> DATA TO EXAMINE
-- Opening Marker --
[config.mk]
export PLATFORM = sky130hd
export DESIGN_NAME = keyed_removal_fifo_flat
export DESIGN_NICKNAME = d
export VERILOG_FILES = /design/src/sv/kfifo_pkg.sv /design/src/sv/kfifo_if.sv /design/src/sv/kfifo_dp.sv /design/src/sv/kfifo_ctrl.sv /design/src/sv/keyed_removal_fifo.sv /design/src/flat_wrapper.sv
export SDC_FILE = /design/constraint.sdc
export NUM_CORES = 1
export LEC_CHECK = 0
export BUFFER_PORTS_ARGS = -buffer_cell sky130_fd_sc_hd__buf_2
export CORE_MARGIN = 8
export CORE_UTILIZATION = 54
export CTS_BUF_LIST = sky130_fd_sc_hd__clkbuf_8
export DETAILED_ROUTE_END_ITERATION = 7
export PLACE_DENSITY = 0.71
export SLEW_MARGIN = 20
export SYNTH_ARGS = -nofsm -noshare
export SYNTH_HDL_FRONTEND = slang
export SYNTH_SLANG_ARGS = --single-unit
[constraint.sdc]
create_clock -name clk_i -period 7.2 [get_ports clk_i]
set_input_delay 0.36 -clock clk_i [delete_from_list [all_inputs] [get_ports clk_i]]
set_output_delay 0.36 -clock clk_i [all_outputs]
set_load 0.01 [all_outputs]
[src/sv/kfifo_pkg.sv]
// shared types and constants of the keyed removal fifo
// used by the interfaces, the controller, the datapath and the top level
package kfifo_pkg;

  localparam int unsigned Depth   = 16;
  localparam int unsigned PidBits = 16;
  localparam int unsigned IdxW    = (Depth > 1) ? $clog2(Depth) : 1;
  localparam int unsigned CntW    = $clog2(Depth + 1);
  localparam int unsigned StatW   = 2;

  typedef logic [PidBits-1:0] pid_t;
  typedef logic [IdxW-1:0]    idx_t;
  typedef logic [CntW-1:0]    cnt_t;

  typedef enum logic [0:0] {
    OP_APPEND = 1'b0,
    OP_REMOVE = 1'b1
  } op_e;

  typedef enum logic [StatW-1:0] {
    ST_OK        = 2'd0,
    ST_NOT_FOUND = 2'd1,
    ST_FULL      = 2'd2,
    ST_EMPTY     = 2'd3
  } status_e;

  // controller to datapath
  typedef struct packed {
    logic    load;
    logic    append;
    logic    srch;
    logic    hit;
    logic    shift;
    logic    dec;
    logic    set_status;
    status_e status;
    logic    finish;
  } cmd_t;

  // datapath to controller
  typedef struct packed {
    logic is_remove;
    logic full;
    logic empty;
    logic hit;
    logic scan_last;
    logic shift_last;
  } dp_status_t;

endpackage

[src/sv/kfifo_if.sv]
// request and response channels of the keyed removal fifo
// depends on kfifo_pkg for the field widths
interface kfifo_req_if;
  logic                 valid;
  logic                 ready;
  logic                 operation;
  kfifo_pkg::pid_t      pid;

  modport source (output valid, output operation, output pid, input ready);
  modport sink   (input valid, input operation, input pid, output ready);
endinterface

interface kfifo_rsp_if;
  logic                       valid;
  logic                       ready;
  logic [kfifo_pkg::StatW-1:0] status;
  kfifo_pkg::pid_t            removed_pid;
  logic                       head_valid;
  kfifo_pkg::pid_t            head_pid;
  logic [4:0]                 count;

  modport source (output valid, output status, output removed_pid, output head_valid,
                  output head_pid, output count, input ready);
  modport sink   (input valid, input status, input removed_pid, input head_valid,
                  input head_pid, input count, output ready);
endinterface

[src/sv/kfifo_dp.sv]
// datapath of the keyed removal fifo: entry memory, count, head copy,
// search and shift pointers and the response register; depends on kfifo_pkg
module kfifo_dp (
  input  logic                    clk_i,
  input  logic                    rst_ni,
  input  kfifo_pkg::cmd_t         cmd_i,
  output kfifo_pkg::dp_status_t   st_o,
  input  logic                    operation_i,
  input  kfifo_pkg::pid_t         pid_i,
  output kfifo_pkg::status_e      status_o,
  output kfifo_pkg::pid_t         removed_pid_o,
  output logic                    head_valid_o,
  output kfifo_pkg::pid_t         head_pid_o,
  output logic [4:0]              count_o
);
  import kfifo_pkg::*;

  pid_t    mem [Depth];
  pid_t    rdata_q;
  cnt_t    cnt_q;
  logic    rv_q;
  idx_t    idx_q;
  idx_t    cidx_q;
  idx_t    wa_q;
  pid_t    head_q;
  pid_t    removed_q;
  op_e     op_q;
  pid_t    key_q;
  status_e status_q;

  // memory: one write and one registered read per cycle
  always_ff @(posedge clk_i) begin
    if (cmd_i.append) begin
      mem[cnt_q[IdxW-1:0]] <= key_q;
    end else if (cmd_i.shift && rv_q) begin
      mem[wa_q] <= rdata_q;
    end
    if (cmd_i.srch || cmd_i.shift) begin
      rdata_q <= mem[idx_q];
    end
  end

  always_ff @(posedge clk_i or negedge rst_ni) begin
    if (!rst_ni) begin
      cnt_q <= '0;
      rv_q  <= 1'b0;
    end else begin
      if (cmd_i.append) begin
        cnt_q <= cnt_q + cnt_t'(1);
      end else if (cmd_i.dec) begin
        cnt_q <= cnt_q - cnt_t'(1);
      end
      if (cmd_i.load || cmd_i.hit) begin
        rv_q <= 1'b0;
      end else if (cmd_i.srch || cmd_i.shift) begin
        rv_q <= 1'b1;
      end
    end
  end

  always_ff @(posedge clk_i) begin
    if (cmd_i.load) begin
      op_q      <= op_e'(operation_i);
      key_q     <= pid_i;
      idx_q     <= '0;
      removed_q <= '0;
    end
    if (cmd_i.srch) begin
      idx_q  <= idx_q + idx_t'(1);
      cidx_q <= idx_q;
    end
    if (cmd_i.hit) begin
      // shift reads one past the hit and writes at the hit
      idx_q     <= cidx_q + idx_t'(1);
      wa_q      <= cidx_q;
      removed_q <= rdata_q;
    end
    if (cmd_i.shift) begin
      idx_q <= idx_q + idx_t'(1);
      if (rv_q) begin
        wa_q <= wa_q + idx_t'(1);
        if (wa_q == '0) begin
          head_q <= rdata_q;
        end
      end
    end
    if (cmd_i.append && (cnt_q == '0)) begin
      head_q <= key_q;
    end
    if (cmd_i.set_status) begin
      status_q <= cmd_i.status;
    end
    if (cmd_i.finish) begin
      status_o      <= status_q;
      removed_pid_o <= removed_q;
      head_valid_o  <= (cnt_q != '0);
      head_pid_o    <= (cnt_q != '0) ? head_q : '0;
      count_o       <= 5'(cnt_q);
    end
  end

  assign st_o.is_remove  = (op_q == OP_REMOVE);
  assign st_o.full       = (cnt_q == cnt_t'(Depth));
  assign st_o.empty      = (cnt_q == '0);
  assign st_o.hit        = rv_q && (rdata_q == key_q);
  assign st_o.scan_last  = rv_q && ((cnt_t'(cidx_q) + cnt_t'(1)) == cnt_q);
  assign st_o.shift_last = rv_q && ((cnt_t'(wa_q) + cnt_t'(2)) == cnt_q);

endmodule

[src/sv/kfifo_ctrl.sv]
// controller of the keyed removal fifo: sequences append, search and shift
// and owns both handshakes; depends on kfifo_pkg
module kfifo_ctrl (
  input  logic                  clk_i,
  input  logic                  rst_ni,
  input  logic                  in_valid_i,
  output logic                  in_ready_o,
  output logic                  out_valid_o,
  input  logic                  out_ready_i,
  input  kfifo_pkg::dp_status_t st_i,
  output kfifo_pkg::cmd_t       cmd_o
);
  import kfifo_pkg::*;

  typedef enum logic [4:0] {
    S_IDLE  = 5'b00001,
    S_EXEC  = 5'b00010,
    S_SRCH  = 5'b00100,
    S_SHIFT = 5'b01000,
    S_DONE  = 5'b10000
  } state_e;

  state_e state_q, state_d;
  logic   out_valid_q, out_valid_d;
  logic   out_free;

  assign out_free    = !out_valid_q || out_ready_i;
  assign in_ready_o  = (state_q == S_IDLE);
  assign out_valid_o = out_valid_q;

  always_comb begin
    state_d     = state_q;
    cmd_o       = '0;
    cmd_o.status = ST_OK;
    out_valid_d = out_valid_q && !out_ready_i;
    unique case (state_q)
      S_IDLE: begin
        if (in_valid_i) begin
          cmd_o.load = 1'b1;
          state_d    = S_EXEC;
        end
      end
      S_EXEC: begin
        cmd_o.set_status = 1'b1;
        if (!st_i.is_remove) begin
          if (st_i.full) begin
            cmd_o.status = ST_FULL;
          end else begin
            cmd_o.append = 1'b1;
          end
          state_d = S_DONE;
        end else if (st_i.empty) begin
          cmd_o.status = ST_EMPTY;
          state_d      = S_DONE;
        end else begin
          state_d = S_SRCH;
        end
      end
      S_SRCH: begin
        // one entry read per cycle, compared in the cycle after it is read
        priority if (st_i.hit) begin
          cmd_o.hit = 1'b1;
          if (st_i.scan_last) begin
            cmd_o.dec = 1'b1;
            state_d   = S_DONE;
          end else begin
            state_d = S_SHIFT;
          end
        end else if (st_i.scan_last) begin
          cmd_o.set_status = 1'b1;
          cmd_o.status     = ST_NOT_FOUND;
          state_d          = S_DONE;
        end else begin
          cmd_o.srch = 1'b1;
        end
      end
      S_SHIFT: begin
        cmd_o.shift = 1'b1;
        if (st_i.shift_last) begin
          cmd_o.dec = 1'b1;
          state_d   = S_DONE;
        end
      end
      S_DONE: begin
        if (out_free) begin
          cmd_o.finish = 1'b1;
          out_valid_d  = 1'b1;
          state_d      = S_IDLE;
        end
      end
      default: begin
        state_d = S_IDLE;
      end
    endcase
  end

  always_ff @(posedge clk_i or negedge rst_ni) begin
    if (!rst_ni) begin
      state_q     <= S_IDLE;
      out_valid_q <= 1'b0;
    end else begin
      state_q     <= state_d;
      out_valid_q <= out_valid_d;
    end
  end

endmodule

[src/sv/keyed_removal_fifo.sv]
// Ordered queue of up to 16 process identifiers with append at the tail and
// removal of the first entry that matches a key, the gap being closed so the
// other entries keep their order. Each request gives one response with status,
// removed identifier, head and count. A remove searches from the head, and a
// match that is not the last entry is followed by a shift of the later entries.
// The entries sit in a memory with one read and one write port, so the search
// and the shift each move one entry per cycle. One request is worked on at a
// time. The next request can be accepted as soon as the response turns valid,
// even while that response still waits to be taken. Reset clears the count
// and the handshakes. The entry memory is not cleared, as only entries below
// the count are ever used, so no clearing pass is needed.
module keyed_removal_fifo (
  input  logic        clk_i,
  input  logic        rst_ni,
  kfifo_req_if.sink   req,
  kfifo_rsp_if.source rsp
);
  import kfifo_pkg::*;

  cmd_t       cmd;
  dp_status_t st;
  status_e    status;

  kfifo_ctrl u_ctrl (
    .clk_i       (clk_i),
    .rst_ni      (rst_ni),
    .in_valid_i  (req.valid),
    .in_ready_o  (req.ready),
    .out_valid_o (rsp.valid),
    .out_ready_i (rsp.ready),
    .st_i        (st),
    .cmd_o       (cmd)
  );

  kfifo_dp u_dp (
    .clk_i         (clk_i),
    .rst_ni        (rst_ni),
    .cmd_i         (cmd),
    .st_o          (st),
    .operation_i   (req.operation),
    .pid_i         (req.pid),
    .status_o      (status),
    .removed_pid_o (rsp.removed_pid),
    .head_valid_o  (rsp.head_valid),
    .head_pid_o    (rsp.head_pid),
    .count_o       (rsp.count)
  );

  assign rsp.status = status;

endmodule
-- Closing Marker --
> YOUR OBJECTIVE
Set down the lines of the records exactly, from the first one through the line containing "datapath to controller", and add nothing else.

> RESPONSE
[config.mk]
export PLATFORM = sky130hd
export DESIGN_NAME = keyed_removal_fifo_flat
export DESIGN_NICKNAME = d
export VERILOG_FILES = /design/src/sv/kfifo_pkg.sv /design/src/sv/kfifo_if.sv /design/src/sv/kfifo_dp.sv /design/src/sv/kfifo_ctrl.sv /design/src/sv/keyed_removal_fifo.sv /design/src/flat_wrapper.sv
export SDC_FILE = /design/constraint.sdc
export NUM_CORES = 1
export LEC_CHECK = 0
export BUFFER_PORTS_ARGS = -buffer_cell sky130_fd_sc_hd__buf_2
export CORE_MARGIN = 8
export CORE_UTILIZATION = 54
export CTS_BUF_LIST = sky130_fd_sc_hd__clkbuf_8
export DETAILED_ROUTE_END_ITERATION = 7
export PLACE_DENSITY = 0.71
export SLEW_MARGIN = 20
export SYNTH_ARGS = -nofsm -noshare
export SYNTH_HDL_FRONTEND = slang
export SYNTH_SLANG_ARGS = --single-unit
[constraint.sdc]
create_clock -name clk_i -period 7.2 [get_ports clk_i]
set_input_delay 0.36 -clock clk_i [delete_from_list [all_inputs] [get_ports clk_i]]
set_output_delay 0.36 -clock clk_i [all_outputs]
set_load 0.01 [all_outputs]
[src/sv/kfifo_pkg.sv]
// shared types and constants of the keyed removal fifo
// used by the interfaces, the controller, the datapath and the top level
package kfifo_pkg;

  localparam int unsigned Depth   = 16;
  localparam int unsigned PidBits = 16;
  localparam int unsigned IdxW    = (Depth > 1) ? $clog2(Depth) : 1;
  localparam int unsigned CntW    = $clog2(Depth + 1);
  localparam int unsigned StatW   = 2;

  typedef logic [PidBits-1:0] pid_t;
  typedef logic [IdxW-1:0]    idx_t;
  typedef logic [CntW-1:0]    cnt_t;

  typedef enum logic [0:0] {
    OP_APPEND = 1'b0,
    OP_REMOVE = 1'b1
  } op_e;

  typedef enum logic [StatW-1:0] {
    ST_OK        = 2'd0,
    ST_NOT_FOUND = 2'd1,
    ST_FULL      = 2'd2,
    ST_EMPTY     = 2'd3
  } status_e;

  // controller to datapath
  typedef struct packed {
    logic    load;
    logic    append;
    logic    srch;
    logic    hit;
    logic    shift;
    logic    dec;
    logic    set_status;
    status_e status;
    logic    finish;
  } cmd_t;

  // datapath to controller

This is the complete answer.